Le cinéaste italien Carlo Lizzani s’est suicidé le 5 octobre à l’âge de 91 ans. A la fin des années 60, certains cinéastes engagés s’aventurent dans des entreprises ouvertement commerciales mais néanmoins porteuses d’un message politique sans ambiguïté, solidaire de la ligne du Parti Communiste italien. Parmi eux, principalement, Damiano Damiani (El Chuncho, La Mafia fait la loi, Nous sommes tous en liberté provisoire, disparu il y a quelques mois) et Carlo Lizzani. Disciple de Rossellini, ancien résistant, critique de cinéma, communiste, Lizzani va tenter dans les années 60 d’appliquer certains principes esthétiques du néo-réalisme à des films dossiers, traitant de sujets historiques, sociaux ou politiques. Comme bon nombre de ses confrères il débute comme scénariste en participant notamment à l’écriture des films de Giuseppe de Santis (Riz amer, Pâques sanglantes…) et d’Allemagne année zéro. Lizzani va alterner durant sa carrière les œuvres sérieuses et respectables (Chroniques des pauvres amants), les productions plus commerciales liées aux modes du cinéma de genre et les films aux frontières du « trash » mêlant préoccupations politico-sociales et cinéma d’exploitation crapoteux (Storie di vita e di malavita, Kleinhoff Hotel).
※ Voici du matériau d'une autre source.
<file path="config.mk">
export PLATFORM = sky130hd
export DESIGN_NAME = left_io_tile_gen
export DESIGN_NICKNAME = d
export VERILOG_FILES = /design/src/rtl/left_io_tile_gen.sv
export SDC_FILE = /design/constraint.sdc
export NUM_CORES = 1
export LEC_CHECK = 0
export ABC_CLOCK_PERIOD_IN_PS = 17500
export CORE_ASPECT_RATIO = 1.2
export CORE_MARGIN = 2
export CORE_UTILIZATION = 40
export CTS_BUF_LIST = sky130_fd_sc_hd__clkbuf_8 sky130_fd_sc_hd__clkbuf_16
export CTS_CLUSTER_DIAMETER = 200
export DETAILED_ROUTE_END_ITERATION = 6
export PLACE_DENSITY = 0.68
export SYNTH_ARGS = -nofsm -noshare
export SYNTH_HDL_FRONTEND = slang
export SYNTH_SLANG_ARGS = --single-unit
</file>
<file path="constraint.sdc">
create_clock -name prog_clk -period 17.5 [get_ports prog_clk]
set_clock_uncertainty 0.2 [all_clocks]
set_input_delay 2.625 -clock prog_clk [delete_from_list [all_inputs] [get_ports prog_clk]]
set_output_delay 2.625 -clock prog_clk [all_outputs]
set_load 0.005 [all_outputs]
</file>
<file path="src/rtl/left_io_tile_gen.sv">
// rtl/left_io_tile_gen.sv - left-edge I/O tile: switch block, pad connection block, counted ccff scan chain
// Optional macro LEFT_IO_TILE_SHADOW_EN routes from a commit-loaded shadow copy of the chain.
module left_io_tile_gen #(
   parameter int CHAN_W = 30,
   parameter int N_IO   = 4,
   parameter int N_OPIN = 8
) (
   input  logic              prog_clk,
   input  logic              prog_reset,
   input  logic              ccff_head,
   input  logic              ccff_en,
   input  logic              ccff_commit,
   output logic              ccff_tail,
   output logic              cfg_done,
   input  logic              isol_n,
   input  logic [CHAN_W-1:0] chany_top_in,
   input  logic [CHAN_W-1:0] chany_bottom_in,
   input  logic [CHAN_W-1:0] chanx_right_in,
   output logic [CHAN_W-1:0] chany_top_out,
   output logic [CHAN_W-1:0] chany_bottom_out,
   output logic [CHAN_W-1:0] chanx_right_out,
   input  logic [N_OPIN-1:0] right_opin,
   input  logic [N_IO-1:0]   gfpga_pad_io_soc_in,
   output logic [N_IO-1:0]   gfpga_pad_io_soc_out,
   output logic [N_IO-1:0]   gfpga_pad_io_soc_dir,
   output logic [N_IO-1:0]   inpad
);
   localparam int CHAIN_LEN = 6*CHAN_W + N_IO;
   localparam int CNT_W     = $clog2(CHAIN_LEN+1);
   localparam logic [CNT_W-1:0] CNT_MAX = CNT_W'(CHAIN_LEN);

   logic [CHAIN_LEN-1:0] chain;
   logic [CHAIN_LEN-1:0] act;
   logic [CNT_W-1:0]     bit_cnt;
   logic [N_IO-1:0]      d;

   // bit_cnt saturates so cfg_done stays high through any over-shift
   always_ff @(posedge prog_clk or posedge prog_reset) begin
      if (prog_reset) begin
         chain   <= '0;
         bit_cnt <= '0;
      end else if (ccff_en) begin
         chain <= {chain[CHAIN_LEN-2:0], ccff_head};
         if (bit_cnt != CNT_MAX)
            bit_cnt <= bit_cnt + 1'b1;
      end
   end

   assign ccff_tail = chain[CHAIN_LEN-1];
   assign cfg_done  = (bit_cnt == CNT_MAX);

`ifdef LEFT_IO_TILE_SHADOW_EN
   logic [CHAIN_LEN-1:0] shadow;

   // commit samples the pre-shift chain even when a shift happens on the same edge
   always_ff @(posedge prog_clk or posedge prog_reset) begin
      if (prog_reset)
         shadow <= '0;
      else if (ccff_commit)
         shadow <= chain;
   end

   assign act = shadow;
`else
   logic unused_commit;
   assign unused_commit = ccff_commit;
   assign act = chain;
`endif

   assign d                    = act[6*CHAN_W +: N_IO];
   assign gfpga_pad_io_soc_dir = ~d | {N_IO{~isol_n}};
   assign gfpga_pad_io_soc_out = chany_bottom_in[N_IO-1:0] & d & {N_IO{isol_n}};
   assign inpad                = gfpga_pad_io_soc_in & ~d & {N_IO{isol_n}};

   always_comb begin
      chany_top_out    = '0;
      chany_bottom_out = '0;
      chanx_right_out  = '0;
      for (int i = 0; i < CHAN_W; i++) begin
         case (act[2*i +: 2])
            2'd0:    chany_top_out[i] = chany_bottom_in[i];
            2'd1:    chany_top_out[i] = chanx_right_in[i];
            2'd2:    chany_top_out[i] = inpad[i % N_IO];
            default: chany_top_out[i] = 1'b0;
         endcase
         case (act[2*CHAN_W + 2*i +: 2])
            2'd0:    chany_bottom_out[i] = chany_top_in[i];
            2'd1:    chany_bottom_out[i] = chanx_right_in[i];
            2'd2:    chany_bottom_out[i] = inpad[i % N_IO];
            default: chany_bottom_out[i] = 1'b0;
         endcase
         case (act[4*CHAN_W + 2*i +: 2])
            2'd0:    chanx_right_out[i] = chany_bottom_in[i];
            2'd1:    chanx_right_out[i] = chany_top_in[i];
            2'd2:    chanx_right_out[i] = right_opin[i % N_OPIN];
            default: chanx_right_out[i] = 1'b0;
         endcase
      end
   end

endmodule

</file>
==> impl_results.md <==
* Worst r2r src: bit_cnt[0]$_DFFE_PP0P_
* Worst setup margin at 9320 ps
* Total GRT Usage at 18.6%
* Fmax at 122 MHz
* Clk sink count at 192
* Synth area leaders: dfrtp_1 51%, mux2_2 22%, mux2i_1 9.6%
* Clk_lat worst skew at 430 ps
* Core Area at 23100 sq um
* Vias/cell at 5.09
* Num CTS Buffers at 17
* DRT iter0 DRCs at 236
* Resize count post-CTS at 0
* Netlist Area Pre-Place at 9390 sq um
* Antenna violations before repair at 0
* Share of cells above drive strength 1 at 24.5%
* Top_reg_cell synth: dfrtp_1
* Fill cells at 1998
* CP Max Fanout at 17
* RR Endpoint: bit_cnt[1]$_DFFE_PP0P_
* Setup TNS at 0 ps
* R2R depth at 5
* Hold crit path type: reg2reg
* Final instance area at 12300 sq um
* Fin nets at 1028
* Post-Route WL at 22600 um
* R2R setup slack at 15800 ps
* Sequential-to-total area share from yosys stat at 51.2%
* Routability cong. at 0.782
* Tcrit/Tclk final at 46.8%
* Initial core utilization at 40.6%
* Leak Pwr at 5.27 nW
* Hold_buf cts at 0
* Yosys top cell area share at 51.2%
* Net Count, Synth at 826
* CTS tree: done
* Distinct cells, synth at 26
* DP Wirelength at 15700 um
* Placed cell area at 11700 sq um
* Cell area power density at 92.5 nW/um^2
* H-tree depth at 4
* Final hold violations at 0
* Max Buffers Root-to-Sink at 2
* WP data required at 14680 ps
* Crit path DAT at 5360 ps
* IO Pins at 212
* Crit start category: primary input
* Number of synthesized flops with an enable pin at 0
* Ys async rst share at 100%
* Crit. End Element: output port
* Synth top cells by count: 192 x dfrtp_1, 185 x mux2_2, 90 x mux2i_1, 74 x nand3b_1, 65 x o21ai_0
* I/O Buffers at 210
* Total gr overflow at 0
* Vias in the first global route at 6198
* Worst VDD drop at 0.0000633 V
* Diode count at 0
* Cell with the most instances after synthesis: dfrtp_1
* MaxCap Viol Count at 0
* DR vias at 6332
* RSZ-0062 raised after global routing: false
* CTS clock-pin slew for the worst setup and hold paths at 70 ps
* Yosys Warn Count at 0
* Largest net degree at the start of global routing at 108
* Drc violations at 0
* Yosys reg bits at 192
* Status: completed
* Final setup viols at 0
* Relative slew slack at 24.7%
* Pin slew with the least headroom to its limit at 1130 ps
* DRT antenna net count at 0
* Layout area overhead at 31.0%
* Slew Viols, Final at 0
* Post-synthesis cell count at 716
* CP Class: in2out
* Worst slack, placed at 9300 ps
* Largest area contributor in the netlist: dfrtp_1
* Die Span Y at 172 um
* Die width at 144 um
* Cell row count at 61
* Tmin final at 8180 ps
* Number of detailed-route iterations in the first pass at 4
* Worst Setup SP: isol_n
* Post-CTS setup buffer count at 0
* First-pass GRT wire length at 34600 um
* Wirelength per Cell at 18.2 um
* Syn Area/Cell at 13.1 sq um
* CTS Root Cell: clkbuf_16
* Final Core Density at 53.2%
* Full die area at 24700 sq um
* CP Capture Point: chany_top_out[20]
## layout by cell type, fill, tap and decap left out
cell               n
clkinvlp_4         1
bufinv_16          5
clkinv_2           2
xor2_1             2
nor2_1             3
nand2_1           23
and3b_1            2
nand4_1            1
nand4_2            1
o22ai_1           16
mux2i_1           90
buf_6              1
o21ai_0           65
clkdlybuf4s50_1  209
nand3_1            2
mux2_2           185
nand3b_1          74
clkbuf_16         17
inv_6              3
ha_1               2
dfrtp_1          192
inv_1              4
and3_2             4
o21ai_1           11
nand4bb_1          1
nor3_2             1
or2_2              1
buf_4              3
xnor2_1            4
inv_8              2
and3b_2            2
## critical path, stage by stage
cell	delay (ps)
clkdlybuf4s50_1	760
and3b_1	990
mux2i_1	160
o21ai_0	260
clkdlybuf4s50_1	540
## stage by stage
step           hold WS [ps]  power (mW)  std cells
6_report                279        1.14       1244
5_1_grt                 285        1.19       1244
4_1_cts                 280        1.15       1244
3_5_place_dp            267       0.726       1214
3_3_place_gp            256       0.722       1214
2_1_floorplan           242       0.620        716
## cell families after synthesis
logic type / share of synthesized area (%)
fa+ha+maj: 0.266
compound gates: 5.12
buf+inv: 2.83
mux: 31.8
simple gates: 8.28
flops: 51.2
xor+xnor: 0.560
## registers in the layout, summed over array words and instances, names as in the netlist
| name | cells |
|---|---|
| act | 184 |
| bit_cnt | 8 |
## how the worst min path moves through the flow
stage                                 startpoint                     end  slack (ps)  cells after the start
after global routing      bit_cnt[7]$_DFFE_PP0P_  bit_cnt[7]$_DFFE_PP0P_         290                      1
final                     bit_cnt[7]$_DFFE_PP0P_  bit_cnt[7]$_DFFE_PP0P_         280                      1
after global placement    bit_cnt[7]$_DFFE_PP0P_  bit_cnt[7]$_DFFE_PP0P_         260                      1
after CTS                 bit_cnt[7]$_DFFE_PP0P_  bit_cnt[7]$_DFFE_PP0P_         280                      1
after floorplan           bit_cnt[7]$_DFFE_PP0P_  bit_cnt[7]$_DFFE_PP0P_         240                      1
after detailed placement  bit_cnt[7]$_DFFE_PP0P_  bit_cnt[7]$_DFFE_PP0P_         270                      1
## per-layer routing
layer	vias up	track usage, %	wire length, um
met5	-	0	0
met4	0	4.69	212
met3	15	3.67	958
met2	137	30.9	11200
met1	3124	24.9	10300
li1	3056	-	-
## cell type report
class	instances	area (sq um)	share of cell area, %
clock inverter	13	209	1.70
sequential	192	4800	39.1
inverter	4	22.5	0.183
tap	315	394	3.20
clock buffer	17	425	3.46
multi-input combinational	490	4320	35.1
timing repair buffer	213	2130	17.3
## where the power goes
group          switching, mW  internal [mW]  leakage, nW  total, mW
sequential            0.0373          0.480         2.62      0.518
combinational         0.0736          0.123         2.34      0.196
clock                  0.170          0.254        0.313      0.424
total                  0.281          0.857         5.27       1.14
Power figures use the tool's default switching activity.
C’est dans la deuxième catégorie que Lizzani a signé ses films les plus enthousiasmants, chroniques criminelles revisitant l’histoire contemporaine de l’Italie ou les rouages de la mafia avec rigueur et bénéficiant du savoir-faire du cinéma transalpin des années 60 et 70. Le premier et le meilleur film de cette série est Le Bossu de Rome (Il gobbo, 1960) avec Gérard Blain, inspiré de l’histoire vraie d’un petit gangster qui devint l’un des chefs de la résistance durant l’occupation de Rome par l’armée allemande en 1943. Le succès du film encouragera Lizzani à persévérer dans cette voie. Certains de ces titres autrefois populaires en Italie sont tombés aux oubliettes et on aimerait découvrir Lutring, réveille toi et meurs (Svegliati e uccidi, 1966), Torino nera (1972) sur la pègre turinoise ou Crazy Joe (1974) un autre mafia-movie violent cette fois-ci tourné à New York avec Peter Boyle et produit par l’habituel Dino de Laurentiis. Lizzani a aussi tourné deux westerns anecdotiques, Du sang dans la montagne (Un fiume di dollari, 1966) pas mal, et le décevant Tue et fais ta prière (Requiescant, 1967), lourde allégorie politique où l’on croise Pasolini en paysan mexicain ! N’est pas Corbucci ni Sollima qui veut…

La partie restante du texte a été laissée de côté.